Summary
The little girl’s hands are so cold and numb they seem to be nearly dead. She remembers her matches and thinks happily about how they could warm her.
With difficulty, she removes one from the box and strikes it with a scratching sound. She is thrilled by how the match head sputters and burns. The bright and warm flame is like a little candle she holds her hands over.
However, the match gives off a peculiar light: it seems to the little girl as if she is sitting in front of an iron stove—she can even see its brass knobs and brass cover. The fire in the stove burns wonderfully, making her feel comfortable. She extends her frozen feet to warm them against the stove. However, the flame extinguishes itself and the stove disappears, leaving her in the dark with the burnt matchstick in her hand.
The girl strikes a second match against the wall. This one also burns brightly. The light on the wall next to her turns the wall transparent, as if it is a thin veil through which she could see into the room on the other side.
She sees a table covered in a snow-white cloth. The table is set with shining silverware and plates and dinner service objects. A roast goose steams gloriously in the center; it is stuffed with prunes and apples. With a knife and fork stuck in its breast, the goose jumps off the dish and waddles over the floor toward the little girl.
The match goes out before the goose reaches her, and she can see only the cold wall. She lights a third match and is suddenly sitting under a beautifully decorated Christmas tree. The tree is larger and more beautiful than one she had seen the previous Christmas behind the glass door of a rich merchant’s home. Thousands of candles burn on the tree’s green branches; she sees colorful pictures, like she’s seen in print shops.
Just as she reaches her hands toward the pictures, the match goes out. The Christmas tree lights move to the sky, where she now sees them as brightly shining stars. She sees one of the stars fall; a long line of fire marks its trajectory. The little girl takes the shooting star as a sign that someone is dying. This belief comes from her dead grandmother, the only person who had loved the little girl. Her grandmother told her that when a star fell from the sky, a soul went up to God.
Analysis
The story reaches a turning point when the little girl remembers she can strike her matches to create some warmth. Though her red and blue appendages suggest that frostbite has already begun, the girl is able to focus happily on the satisfying act of striking a match, which Andersen conveys through auditory imagery, capturing the scratch and sputter of the ignited match head.
Striking the first match introduces the motif of matches bringing visions to the girl, while simultaneously introducing the theme of imagination. In her dying confusion, the girl sees a vision of a warm stove on which she can warm herself. However, the vision vanishes when the match goes out, leaving her to strike a second one in confusion.

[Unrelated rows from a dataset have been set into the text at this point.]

## src/ldo_defs.svh

```systemverilog
// register offsets, field positions and reset values of the regulator block
`ifndef LDO_DEFS_SVH
`define LDO_DEFS_SVH
// =====================================================================
// register map: word indices, byte address is four times the index
`define LDO_CTRL_IDX 8'hC9
`define LDO_IRQ_IDX 8'hCC
`define LDO_CTRL_ADDR {`LDO_CTRL_IDX, 2'h0}
`define LDO_IRQ_ADDR {`LDO_IRQ_IDX, 2'h0}
// =====================================================================
// control register fields
`define LDO_OFF_BIT 7
`define LDO_RSVD_BIT 6
`define LDO_LEVEL_BIT 4
`define LDO_DROP_BIT 0
// =====================================================================
// interrupt control register fields
`define LDO_IEN_BIT 0
`define LDO_IPRI_BIT 1
// =====================================================================
// reset values
`define LDO_OFF_RST 1'h0
`define LDO_LEVEL_RST 1'h1
`define LDO_IEN_RST 1'h0
`define LDO_IPRI_RST 1'h0
`endif

```

## src/ldo_pkg.sv

```systemverilog
// types shared by the regulator control block
package ldo_pkg;
	// bus access phase tracker
	typedef enum logic [1:0] {
		LDO_IDLE = 2'h1,
		LDO_DATA = 2'h2
	} ldo_phase_e;
	// output level choices
	typedef enum logic {
		LDO_LOW_LVL = 1'h0,
		LDO_HIGH_LVL = 1'h1
	} ldo_level_e;
endpackage

```

## src/ldo_sync.sv

```systemverilog
// two-stage synchroniser for the analog dropout comparator
`timescale 1ns/10ps
module ldo_sync (
	input wire logic hclk,
	input wire logic hresetn,
	input wire logic ce,
	input wire logic async_in,
	output logic sync_out
);
	logic meta; // first stage, read only by the second
	// =====================================================================
	// synchroniser stages
	always_ff @(posedge hclk or negedge hresetn) begin
		if (!hresetn) begin
			meta <= 1'h0;
			sync_out <= 1'h0;
		end else if (ce) begin
			meta <= async_in;
			sync_out <= meta;
		end
	end
endmodule // ldo_sync

```

## src/ldo_ctrl.sv

```systemverilog
// regulator control and dropout status with AHB-Lite register slave
`timescale 1ns/10ps
`include "ldo_defs.svh"
// Behaviour
// - regulator off bit 7, resets 0
// - level select bit 4, resets 1
// - bit 6 reads 1, software writes 1
// - bits 3 to 1 read zero
// - bit 5 reads zero, writes ignored
// - bit 0 shows live dropout, read-only
// - dropout irq only while enable set
// - irq has no pending flag
module ldo_ctrl
	import ldo_pkg::*;
(
	input wire logic hclk,
	input wire logic hresetn,
	input wire logic clk_en,
	input wire logic hsel,
	input wire logic [9:0] haddr,
	input wire logic [1:0] htrans,
	input wire logic hwrite,
	input wire logic [2:0] hsize,
	input wire logic [31:0] hwdata,
	input wire logic hready,
	output logic [31:0] hrdata,
	output logic hreadyout,
	output logic hresp,
	input wire logic dropout_cmp,
	output logic regulator_off,
	output logic output_level_select,
	output logic dropout_irq,
	output logic dropout_irq_priority
);
	// =====================================================================
	// state
	logic drop_sync; // synchronised comparator level
	logic dropout_irq_enable; // interrupt enable bit
	logic wr_pend; // write data phase pending
	logic [9:0] wr_addr; // address captured in address phase
	logic ctrl_rd_start; // control register read in address phase
	logic next_start; // valid transfer in address phase
	ldo_phase_e phase; // data phase tracker

	// control register image as software sees it
	function automatic logic [31:0] ctrl_image(input logic off,
		input logic lvl, input logic drop);
		logic [31:0] v;
		v = 32'h0;
		v[`LDO_OFF_BIT] = off;
		v[`LDO_RSVD_BIT] = 1'h1;
		v[`LDO_LEVEL_BIT] = lvl;
		v[`LDO_DROP_BIT] = drop;
		return v;
	endfunction

	// =====================================================================
	// comparator crossing
	ldo_sync u_sync (
		.hclk(hclk),
		.hresetn(hresetn),
		.ce(clk_en),
		.async_in(dropout_cmp),
		.sync_out(drop_sync)
	);

	// =====================================================================
	// bus address phase decode
	always_comb begin
		next_start = hsel && hready && htrans[1];
		// only the control register carries the fixed and live bits
		ctrl_rd_start = next_start && !hwrite && haddr == `LDO_CTRL_ADDR;
	end

	// ready from the first enabled clock after reset, always okay
	always_ff @(posedge hclk or negedge hresetn) begin
		if (!hresetn) begin
			hreadyout <= 1'h0;
			hresp <= 1'h0;
		end else if (clk_en) begin
			hreadyout <= 1'h1;
			hresp <= 1'h0;
		end
	end

	// capture write address for the data phase
	always_ff @(posedge hclk or negedge hresetn) begin
		if (!hresetn) begin
			wr_pend <= 1'h0;
			wr_addr <= 10'h000;
			phase <= LDO_IDLE;
		end else if (clk_en) begin
			wr_pend <= next_start && hwrite;
			wr_addr <= haddr;
			phase <= next_start ? LDO_DATA : LDO_IDLE;
		end
	end

	// =====================================================================
	// writable controls; bits 6,5,3:1 and 0 ignore writes
	always_ff @(posedge hclk or negedge hresetn) begin
		if (!hresetn) begin
			regulator_off <= `LDO_OFF_RST;
			output_level_select <= `LDO_LEVEL_RST;
			dropout_irq_enable <= `LDO_IEN_RST;
			dropout_irq_priority <= `LDO_IPRI_RST;
		end else if (clk_en && wr_pend) begin
			if (wr_addr == `LDO_CTRL_ADDR) begin
				regulator_off <= hwdata[`LDO_OFF_BIT];
				output_level_select <= hwdata[`LDO_LEVEL_BIT];
			end else if (wr_addr == `LDO_IRQ_ADDR) begin
				dropout_irq_enable <= hwdata[`LDO_IEN_BIT];
				dropout_irq_priority <= hwdata[`LDO_IPRI_BIT];
			end
		end
	end

	// =====================================================================
	// read data, registered during address phase
	always_ff @(posedge hclk or negedge hresetn) begin
		if (!hresetn) begin
			hrdata <= 32'h0;
		end else if (clk_en) begin
			if (ctrl_rd_start) begin
				hrdata <= ctrl_image(regulator_off, output_level_select,
					drop_sync);
			end else if (next_start && !hwrite && haddr == `LDO_IRQ_ADDR) begin
				hrdata <= {30'h0, dropout_irq_priority, dropout_irq_enable};
			end else begin
				hrdata <= 32'h0;
			end
		end
	end

	// =====================================================================
	// live interrupt request, no pending state
	always_ff @(posedge hclk or negedge hresetn) begin
		if (!hresetn) begin
			dropout_irq <= 1'h0;
		end else if (clk_en) begin
			dropout_irq <= drop_sync && dropout_irq_enable;
		end
	end

	// =====================================================================
	// checks
	property p_irq_follows;
		@(posedge hclk) disable iff (!hresetn)
		clk_en |=> (dropout_irq == ($past(drop_sync)
			&& $past(dropout_irq_enable)));
	endproperty
	a_irq_follows: assert property (p_irq_follows)
		else $error("irq does not follow dropout and enable");

	property p_irq_clears;
		@(posedge hclk) disable iff (!hresetn)
		(!drop_sync && clk_en) |=> !dropout_irq;
	endproperty
	a_irq_clears: assert property (p_irq_clears)
		else $error("irq held without dropout");

	property p_rsvd_one;
		@(posedge hclk) disable iff (!hresetn)
		(ctrl_rd_start && clk_en)
		|=> hrdata[`LDO_RSVD_BIT] && !hrdata[5] && hrdata[3:1] == 3'h0;
	endproperty
	a_rsvd_one: assert property (p_rsvd_one)
		else $error("control readback bits wrong");

	property p_unused_zero;
		@(posedge hclk) disable iff (!hresetn)
		(ctrl_rd_start && clk_en) |=> hrdata[3:1] == 3'h0;
	endproperty
	a_unused_zero: assert property (p_unused_zero)
		else $error("bits 3 to 1 not zero");

	property p_bit5_zero;
		@(posedge hclk) disable iff (!hresetn)
		!hrdata[5];
	endproperty
	a_bit5_zero: assert property (p_bit5_zero)
		else $error("bit 5 not zero");

	property p_drop_read;
		@(posedge hclk) disable iff (!hresetn)
		(next_start && !hwrite && haddr == `LDO_CTRL_ADDR && clk_en)
		|=> hrdata[`LDO_DROP_BIT] == $past(drop_sync);
	endproperty
	a_drop_read: assert property (p_drop_read)
		else $error("dropout bit not live");

	property p_off_write;
		@(posedge hclk) disable iff (!hresetn)
		(wr_pend && clk_en && wr_addr == `LDO_CTRL_ADDR)
		|=> regulator_off == $past(hwdata[`LDO_OFF_BIT]);
	endproperty
	a_off_write: assert property (p_off_write)
		else $error("regulator off not written");

	property p_level_write;
		@(posedge hclk) disable iff (!hresetn)
		(wr_pend && clk_en && wr_addr == `LDO_CTRL_ADDR)
		|=> output_level_select == $past(hwdata[`LDO_LEVEL_BIT]);
	endproperty
	a_level_write: assert property (p_level_write)
		else $error("level select not written");

	property p_sync_delay;
		@(posedge hclk) disable iff (!hresetn)
		clk_en ##1 clk_en |=> drop_sync == $past(dropout_cmp, 2);
	endproperty
	a_sync_delay: assert property (p_sync_delay)
		else $error("sync delay not two cycles");

	// read data stands only in the data phase
	property p_data_only;
		@(posedge hclk) disable iff (!hresetn)
		(phase != LDO_DATA) |-> hrdata == 32'h0;
	endproperty
	a_data_only: assert property (p_data_only)
		else $error("read data outside data phase");

	// a low clock enable freezes controls, request and read data
	property p_freeze;
		@(posedge hclk) disable iff (!hresetn)
		!clk_en |=> $stable(regulator_off) && $stable(output_level_select)
			&& $stable(dropout_irq) && $stable(hrdata);
	endproperty
	a_freeze: assert property (p_freeze)
		else $error("state moved while clock enable low");
endmodule // ldo_ctrl

```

The next match brings a vision in which the house wall becomes transparent. The olfactory imagery of roast goose in the air combines with her imagination, and she sees the goose on the table, soon to waddle toward her as though animated. This second image is more surreal than the first, suggesting her connection to reality is growing progressively tenuous.
The third match brings the vision of a Christmas tree lit with candles, as would have been common for Christmas trees before the invention of electric string lights. When the match burns out the girl finds that the tree lights are replaced in her vision with the stars above her.
The little girl sees a shooting star, which she understands to be symbolic of a human ascending to the afterlife to be with God, based on what her grandmother once told her. The moment she thinks that someone must be dying presents an instance of dramatic irony. The reader understands something the little girl does not: she is the dying person.